$ cat config.mk
export PLATFORM = sky130hd
export DESIGN_NAME = qam_polyphase_interp_flat
export DESIGN_NICKNAME = d
export VERILOG_FILES = /design/src/rtl/qam_tx_pkg.sv /design/src/rtl/qam_polyphase_interp_if.sv /design/src/rtl/qam_fir_branch.sv /design/src/rtl/qam_polyphase_interp.sv /design/src/flat_wrapper.sv
export SDC_FILE = /design/constraint.sdc
export NUM_CORES = 1
export LEC_CHECK = 0
export CAP_MARGIN = 20
export CORE_MARGIN = 5
export CORE_UTILIZATION = 60
export CTS_BUF_LIST = sky130_fd_sc_hd__clkbuf_4 sky130_fd_sc_hd__clkbuf_8 sky130_fd_sc_hd__clkbuf_16
export CTS_CLUSTER_DIAMETER = 100
export DETAILED_ROUTE_END_ITERATION = 8
export PLACE_DENSITY = 0.77
export REMOVE_ABC_BUFFERS = 1
export SLEW_MARGIN = 10
export SYNTH_ARGS = -nofsm -noshare
export SYNTH_HDL_FRONTEND = slang
export SYNTH_HIERARCHICAL = 1
export SYNTH_SLANG_ARGS = --single-unit
$ cat constraint.sdc
create_clock -name clk -period 14.9 [get_ports clk]
set_clock_uncertainty 0.1 [all_clocks]
set_input_delay 2.235 -clock clk [delete_from_list [all_inputs] [get_ports clk]]
set_output_delay 2.235 -clock clk [all_outputs]
set_load 0.02 [all_outputs]
$ cat src/rtl/qam_tx_pkg.sv
// rtl/qam_tx_pkg.sv - shared constants, coefficient table and state type for the QAM interpolator
package qam_tx_pkg;

    localparam int SPS_DEF = 8;
    localparam int TPP_DEF = 4;
    localparam int CW_DEF  = 10;
    localparam int OW_DEF  = 3 + CW_DEF + $clog2(TPP_DEF);

    typedef enum logic {
        ST_IDLE = 1'b0,
        ST_RUN  = 1'b1
    } run_state_t;

    // Raised-cosine prototype (rolloff 0.5), centre tap at index 12, unity gain scaled to 511.
    // Zero crossings fall one symbol (8 samples) either side of the centre; 25..31 pad to 32 taps.
    localparam logic signed [CW_DEF-1:0] RC_COEF [0:31] = '{
        -10'sd61,  -10'sd68,  -10'sd63,  -10'sd41,  10'sd0,    10'sd59,   10'sd134,  10'sd219,
         10'sd307,  10'sd388,  10'sd453,  10'sd496,  10'sd511,  10'sd496,  10'sd453,  10'sd388,
         10'sd307,  10'sd219,  10'sd134,  10'sd59,   10'sd0,   -10'sd41,  -10'sd63,  -10'sd68,
        -10'sd61,   10'sd0,    10'sd0,    10'sd0,    10'sd0,    10'sd0,    10'sd0,    10'sd0
    };

    // DC gain of each polyphase branch: sum over k of RC_COEF[k*8+p].
    localparam logic signed [OW_DEF-1:0] PHASE_SUM [0:7] = '{
        15'sd492, 15'sd539, 15'sd524, 15'sd514, 15'sd511, 15'sd514, 15'sd524, 15'sd539
    };

endpackage

$ cat src/rtl/qam_polyphase_interp_if.sv
// rtl/qam_polyphase_interp_if.sv - symbol input and shaped sample output bundle
interface qam_polyphase_interp_if #(
    parameter int OW = 15
);
    logic                 sym_valid;
    logic signed [2:0]    I_in;
    logic signed [2:0]    Q_in;
    logic signed [OW-1:0] I_out;
    logic signed [OW-1:0] Q_out;
    logic                 out_valid;
    logic                 early_err;
    logic                 late_err;

    modport master (
        output sym_valid, I_in, Q_in,
        input  I_out, Q_out, out_valid, early_err, late_err
    );

    modport slave (
        input  sym_valid, I_in, Q_in,
        output I_out, Q_out, out_valid, early_err, late_err
    );
endinterface

$ cat src/rtl/qam_fir_branch.sv
// rtl/qam_fir_branch.sv - one rail: symbol delay line plus parallel polyphase MAC
module qam_fir_branch
    import qam_tx_pkg::*;
#(
    parameter int SPS = SPS_DEF,
    parameter int TPP = TPP_DEF,
    parameter int CW  = CW_DEF,
    parameter int OW  = 3 + CW + $clog2(TPP),
    parameter int PW  = $clog2(SPS)
) (
    input  logic                 clk,
    input  logic                 rst,
    input  logic                 shift,
    input  logic signed [2:0]    din,
    input  logic [PW-1:0]        phase,
    output logic signed [OW-1:0] acc
);
    localparam int IW = $clog2(SPS * TPP);

    logic signed [2:0]      x    [TPP];
    logic signed [3+CW-1:0] prod [TPP];
    logic [IW-1:0]          idx  [TPP];

    // Symbol delay line: newest symbol in x[0], advanced once per symbol period.
    always_ff @(posedge clk) begin
        if (rst) begin
            for (int k = 0; k < TPP; k++) x[k] <= '0;
        end else if (shift) begin
            x[0] <= din;
            for (int k = 1; k < TPP; k++) x[k] <= x[k-1];
        end
    end

    // All taps of the current phase are multiplied in parallel and summed at full width.
    always_comb begin
        acc = '0;
        for (int k = 0; k < TPP; k++) begin
            idx[k]  = IW'(k * SPS) + IW'(phase);
            prod[k] = x[k] * RC_COEF[idx[k]];
            acc     = acc + {{(OW-3-CW){prod[k][3+CW-1]}}, prod[k]};
        end
    end
endmodule

$ cat src/rtl/qam_polyphase_interp.sv
// rtl/qam_polyphase_interp.sv - 16QAM symbol upsampler with raised-cosine polyphase shaping
module qam_polyphase_interp
    import qam_tx_pkg::*;
#(
    parameter int SPS = SPS_DEF,
    parameter int TPP = TPP_DEF,
    parameter int CW  = CW_DEF
) (
    input  logic                   clk,
    input  logic                   rst,
    qam_polyphase_interp_if.slave  bus
);
    localparam int OW = 3 + CW + $clog2(TPP);
    localparam int PW = $clog2(SPS);
    localparam logic [PW-1:0] LAST_PHASE = PW'(SPS - 1);

    run_state_t           state, state_nxt;
    logic [PW-1:0]        phase, phase_nxt;
    logic                 shift;
    logic signed [2:0]    din_i, din_q;
    logic                 early_set, late_set;
    logic                 early_r, late_r, valid_r;
    logic signed [OW-1:0] acc_i, acc_q;
    logic signed [OW-1:0] i_out_r, q_out_r;

    // Phase sequencing: a symbol (real or an inserted zero) restarts phase 0 and shifts the delay line.
    always_comb begin
        state_nxt = state;
        phase_nxt = phase;
        shift     = 1'b0;
        din_i     = '0;
        din_q     = '0;
        early_set = 1'b0;
        late_set  = 1'b0;
        case (state)
            ST_IDLE: begin
                if (bus.sym_valid) begin
                    shift     = 1'b1;
                    din_i     = bus.I_in;
                    din_q     = bus.Q_in;
                    phase_nxt = '0;
                    state_nxt = ST_RUN;
                end
            end
            ST_RUN: begin
                if (bus.sym_valid) begin
                    shift     = 1'b1;
                    din_i     = bus.I_in;
                    din_q     = bus.Q_in;
                    phase_nxt = '0;
                    early_set = (phase != LAST_PHASE);
                end else if (phase == LAST_PHASE) begin
                    shift     = 1'b1;
                    phase_nxt = '0;
                    late_set  = 1'b1;
                end else begin
                    phase_nxt = phase + 1'b1;
                end
            end
            default: state_nxt = ST_IDLE;
        endcase
    end

    // State, phase and sticky timing-error flags.
    always_ff @(posedge clk) begin
        if (rst) begin
            state   <= ST_IDLE;
            phase   <= '0;
            early_r <= 1'b0;
            late_r  <= 1'b0;
        end else begin
            state   <= state_nxt;
            phase   <= phase_nxt;
            early_r <= early_r | early_set;
            late_r  <= late_r | late_set;
        end
    end

    qam_fir_branch #(.SPS(SPS), .TPP(TPP), .CW(CW), .OW(OW), .PW(PW)) u_branch_i (
        .clk   (clk),
        .rst   (rst),
        .shift (shift),
        .din   (din_i),
        .phase (phase),
        .acc   (acc_i)
    );

    qam_fir_branch #(.SPS(SPS), .TPP(TPP), .CW(CW), .OW(OW), .PW(PW)) u_branch_q (
        .clk   (clk),
        .rst   (rst),
        .shift (shift),
        .din   (din_q),
        .phase (phase),
        .acc   (acc_q)
    );

    // Output register: samples are forced to zero while idle so the DAC sees silence.
    always_ff @(posedge clk) begin
        if (rst) begin
            i_out_r <= '0;
            q_out_r <= '0;
            valid_r <= 1'b0;
        end else begin
            valid_r <= (state == ST_RUN);
            i_out_r <= (state == ST_RUN) ? acc_i : '0;
            q_out_r <= (state == ST_RUN) ? acc_q : '0;
        end
    end

    assign bus.I_out     = i_out_r;
    assign bus.Q_out     = q_out_r;
    assign bus.out_valid = valid_r;
    assign bus.early_err = early_r;
    assign bus.late_err  = late_r;
endmodule

$ cat src/flat_wrapper.sv
// flat-port wrapper written by rule: the top's interface ports become plain ports
module qam_polyphase_interp_flat import qam_tx_pkg::*;
#(
    parameter int SPS = SPS_DEF,
    parameter int TPP = TPP_DEF,
    parameter int CW  = CW_DEF
)
  (clk, rst, bus_sym_valid, bus_I_in, bus_Q_in, bus_I_out, bus_Q_out, bus_out_valid, bus_early_err, bus_late_err);
  qam_polyphase_interp_if #(.OW(15)) bus_i ();
  input  logic clk;
  input  logic rst;
  input wire logic [$bits(bus_i.sym_valid)-1:0] bus_sym_valid;
  input wire logic [$bits(bus_i.I_in)-1:0] bus_I_in;
  input wire logic [$bits(bus_i.Q_in)-1:0] bus_Q_in;
  output wire logic [$bits(bus_i.I_out)-1:0] bus_I_out;
  output wire logic [$bits(bus_i.Q_out)-1:0] bus_Q_out;
  output wire logic [$bits(bus_i.out_valid)-1:0] bus_out_valid;
  output wire logic [$bits(bus_i.early_err)-1:0] bus_early_err;
  output wire logic [$bits(bus_i.late_err)-1:0] bus_late_err;
  assign bus_i.sym_valid = bus_sym_valid;
  assign bus_i.I_in = bus_I_in;
  assign bus_i.Q_in = bus_Q_in;
  assign bus_I_out = bus_i.I_out;
  assign bus_Q_out = bus_i.Q_out;
  assign bus_out_valid = bus_i.out_valid;
  assign bus_early_err = bus_i.early_err;
  assign bus_late_err = bus_i.late_err;
  qam_polyphase_interp #(.SPS(SPS), .TPP(TPP), .CW(CW)) u_core (.clk(clk), .rst(rst), .bus(bus_i));
endmodule
# Word-level counts from Yosys, hierarchy flattened
# Memories as Yosys holds them, arrays and structs flattened.
# Index checks and enable logic that the tools add are counted.
dict set report totals {
  elab_cells 90
  out_inout_bits 33
  mem_bits_rw 24
  inputBits 9
  register_bits 37
  n_memories 6
  latchBits 0
  rom_bits 1280
}
# memory words word_bits rd rd_clocked_by_memory_dff wr line_no
set memory_table {}
lappend memory_table {{(no name shown)} 32 10 1 0 0 qam_fir_branch.sv:39} ;# prod[k] = x[k] * RC_COEF[idx[k]];
lappend memory_table {{(no name shown)} 32 10 1 0 0 qam_fir_branch.sv:39}
lappend memory_table {{(no name shown)} 32 10 1 0 0 qam_fir_branch.sv:39}
lappend memory_table {{(no name shown)} 32 10 1 0 0 qam_fir_branch.sv:39}
lappend memory_table {u_core.u_branch_i.x 4 3 4 0 4 qam_fir_branch.sv:20} ;# logic signed [2:0] x [TPP];
lappend memory_table {u_core.u_branch_q.x 4 3 4 0 4 qam_fir_branch.sv:20}
dict set report op_classes {
  reduce_logical 1
  mux 36
  order_cmp 4
  div 0
  multipliers 8
  n_addsub 10
  bitwise 15
  n_eq_ne 3
  shifts 0
}
# op n
set ops {}
lappend ops {{multiplier 3 x 10 -> 13 bit} 8}
lappend ops {{two-way mux 10 bit} 8}
lappend ops {{two-way mux 3 bit} 13}
lappend ops {{adder 14 x 13 -> 15 bit} 2}
lappend ops {{adder 15 bit} 2}
lappend ops {{adder 13 x 13 -> 14 bit} 2}
lappend ops {{>= comparator 6 bit, second input constant} 4}
lappend ops {{inverter 5 -> 6 bit} 3}
lappend ops {{two-way mux 1 bit} 13}
lappend ops {{OR 1 bit} 10}
lappend ops {{inverter 3 -> 6 bit} 1}
lappend ops {{case mux 3 bit (2 select lines)} 1}
lappend ops {{adder 4 x 3 -> 5 bit, first input constant} 1}
lappend ops {{adder 4 x 4 -> 5 bit, first input constant} 1}
lappend ops {{adder 5 x 3 -> 5 bit, first input constant} 1}
lappend ops {{adder 3 x 1 -> 3 bit, second input constant} 1}
lappend ops {{== test 3 bit, second input constant} 1}
lappend ops {{inequality test 3 bit, second input constant} 1}
lappend ops {{inequality test 2 bit, second input constant} 1}
lappend ops {{case mux 1 bit (2 select lines)} 1}
lappend ops {{OR reduction 2 bit} 1}
lappend ops {{inverter 1 bit} 1}

# Longest topological paths before layout
dict set report logic_depth {
  ltp_word 9
  depth_mapped 27
  mapped_depth_nobuf 24
}

# Cells and area by module
# Netlist, hierarchy kept.
# mod n_inst area_per_inst_um2 cells_per_inst seq_area_each_um2
set by_module_without_submodules {}
lappend by_module_without_submodules {{qam_fir_branch (u_core.u_branch_q)} 1 4734.5 545 360.3}
lappend by_module_without_submodules {{qam_fir_branch (u_core.u_branch_i)} 1 4616.9 525 360.3}
lappend by_module_without_submodules {qam_polyphase_interp 1 1149.9 98 740.7}

# Worst setup path before layout
# OpenSTA, ideal clock, no wires.
dict set report synth_path {
  path_type {register -> register}
  from {reg u_core.phase[0]}
  to {reg u_core.q_out_r[11] (netlist: u_core/bus.Q_out[11])}
  setup_ns 0.059
  setup_slack_ns 8.342
  period_less_slack_ns 6.558
  arrival_ns 6.399
  t_required_ns 14.741
  stages_incl_launch_ff 25
  n_path_buf 1
  path_cell_list {dfxtp_1 -> clkbuf_1 -> inv_1 -> ha_1 -> and2b_1 -> nand2_1 -> inv_1 -> ha_1 -> fa_1 -> inv_1 -> fa_1 -> fa_1 -> inv_1 -> fa_1 -> fa_1 -> inv_1 -> fa_1 -> inv_1 -> ha_1 -> nor2b_4 -> o31a_1 -> o21a_4 -> o21a_1 -> o311ai_1 -> and2_1}
}
dict set report synth_via {
  elab_chain_len 9
  elab_cells_between_ends 26
  cone_classes {6 x add/sub; 4 x mul; 8 x mux; 4 x bitwise; 4 x memory}
}
# element line_no
set synth_lines {}
lappend synth_lines {{start, declared} qam_polyphase_interp.sv:18} ;# logic [PW-1:0] phase, phase_nxt;
lappend synth_lines {{start signal, assigned} qam_polyphase_interp.sv:73} ;# phase <= phase_nxt;
lappend synth_lines {{adder 4 x 3 -> 5 bit} qam_fir_branch.sv:38} ;# idx[k] = IW'(k * SPS) + IW'(phase);
lappend synth_lines {{inverter 5 -> 6 bit (not written as such)} qam_fir_branch.sv:39}
lappend synth_lines {{memory read (32 x 10 bit)} n/a}
lappend synth_lines {{two-way mux 10 bit (2 in a row)} n/a}
lappend synth_lines {{multiplier 3 x 10 -> 13 bit} qam_fir_branch.sv:39}
lappend synth_lines {{adder 13 x 13 -> 14 bit} qam_fir_branch.sv:40} ;# acc = acc + {{(OW-3-CW){prod[k][3+CW-1]}}, prod[k]};
lappend synth_lines {{adder 14 x 13 -> 15 bit} qam_fir_branch.sv:40}
lappend synth_lines {{adder 15 bit (*)} qam_fir_branch.sv:40}
lappend synth_lines {{via u_core.acc_q[11]} qam_polyphase_interp.sv:23} ;# logic signed [OW-1:0] acc_i, acc_q;
lappend synth_lines {{end signal, assigned} qam_polyphase_interp.sv:106} ;# q_out_r <= (state == ST_RUN) ? acc_q : '0;
lappend synth_lines {{end, declared} qam_polyphase_interp.sv:24} ;# logic signed [OW-1:0] i_out_r, q_out_r;
# Mark *: on every way through the listed nets, which the timed path passes. The rest lies on a longest branch. The select of a mux whose other input is x is not followed.
# A chain may end at the register's enable or synchronous reset.

# Final worst setup path
dict set report layout_path {
  from {reg u_core.phase[1]}
  to {reg u_core.i_out_r[12] (netlist: u_core/bus.I_out[12])}
}
dict set report layout_via {
  elab_chain_len 9
  elab_cells_between_ends 26
  cone_classes {6 x add/sub; 4 x mul; 8 x mux; 4 x bitwise; 4 x memory}
}
# element line_no
set layout_lines {}
lappend layout_lines {{adder 4 x 3 -> 5 bit} qam_fir_branch.sv:38}
lappend layout_lines {{inverter 5 -> 6 bit (not written as such)} qam_fir_branch.sv:39}
lappend layout_lines {{memory read (32 x 10 bit)} n/a}
lappend layout_lines {{two-way mux 10 bit (not written as such) (2 in a row)} qam_fir_branch.sv:39}
lappend layout_lines {{multiplier 3 x 10 -> 13 bit} qam_fir_branch.sv:39}
lappend layout_lines {{adder 13 x 13 -> 14 bit} qam_fir_branch.sv:40}
lappend layout_lines {{adder 14 x 13 -> 15 bit} qam_fir_branch.sv:40}
lappend layout_lines {{adder 15 bit (*)} qam_fir_branch.sv:40}
lappend layout_lines {{via u_core.acc_i[12]} qam_polyphase_interp.sv:23}
lappend layout_lines {{end signal, assigned} qam_polyphase_interp.sv:105} ;# i_out_r <= (state == ST_RUN) ? acc_i : '0;
lappend layout_lines {{end, declared} qam_polyphase_interp.sv:24}
# Marks and branches as above.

## TRY IT
Each line from the top of the material above through the line containing "set_clock_uncertainty 0.1 [all_clocks]" must be output exactly, and no other line.

## RESULT
$ cat config.mk
export PLATFORM = sky130hd
export DESIGN_NAME = qam_polyphase_interp_flat
export DESIGN_NICKNAME = d
export VERILOG_FILES = /design/src/rtl/qam_tx_pkg.sv /design/src/rtl/qam_polyphase_interp_if.sv /design/src/rtl/qam_fir_branch.sv /design/src/rtl/qam_polyphase_interp.sv /design/src/flat_wrapper.sv
export SDC_FILE = /design/constraint.sdc
export NUM_CORES = 1
export LEC_CHECK = 0
export CAP_MARGIN = 20
export CORE_MARGIN = 5
export CORE_UTILIZATION = 60
export CTS_BUF_LIST = sky130_fd_sc_hd__clkbuf_4 sky130_fd_sc_hd__clkbuf_8 sky130_fd_sc_hd__clkbuf_16
export CTS_CLUSTER_DIAMETER = 100
export DETAILED_ROUTE_END_ITERATION = 8
export PLACE_DENSITY = 0.77
export REMOVE_ABC_BUFFERS = 1
export SLEW_MARGIN = 10
export SYNTH_ARGS = -nofsm -noshare
export SYNTH_HDL_FRONTEND = slang
export SYNTH_HIERARCHICAL = 1
export SYNTH_SLANG_ARGS = --single-unit
$ cat constraint.sdc
create_clock -name clk -period 14.9 [get_ports clk]
set_clock_uncertainty 0.1 [all_clocks]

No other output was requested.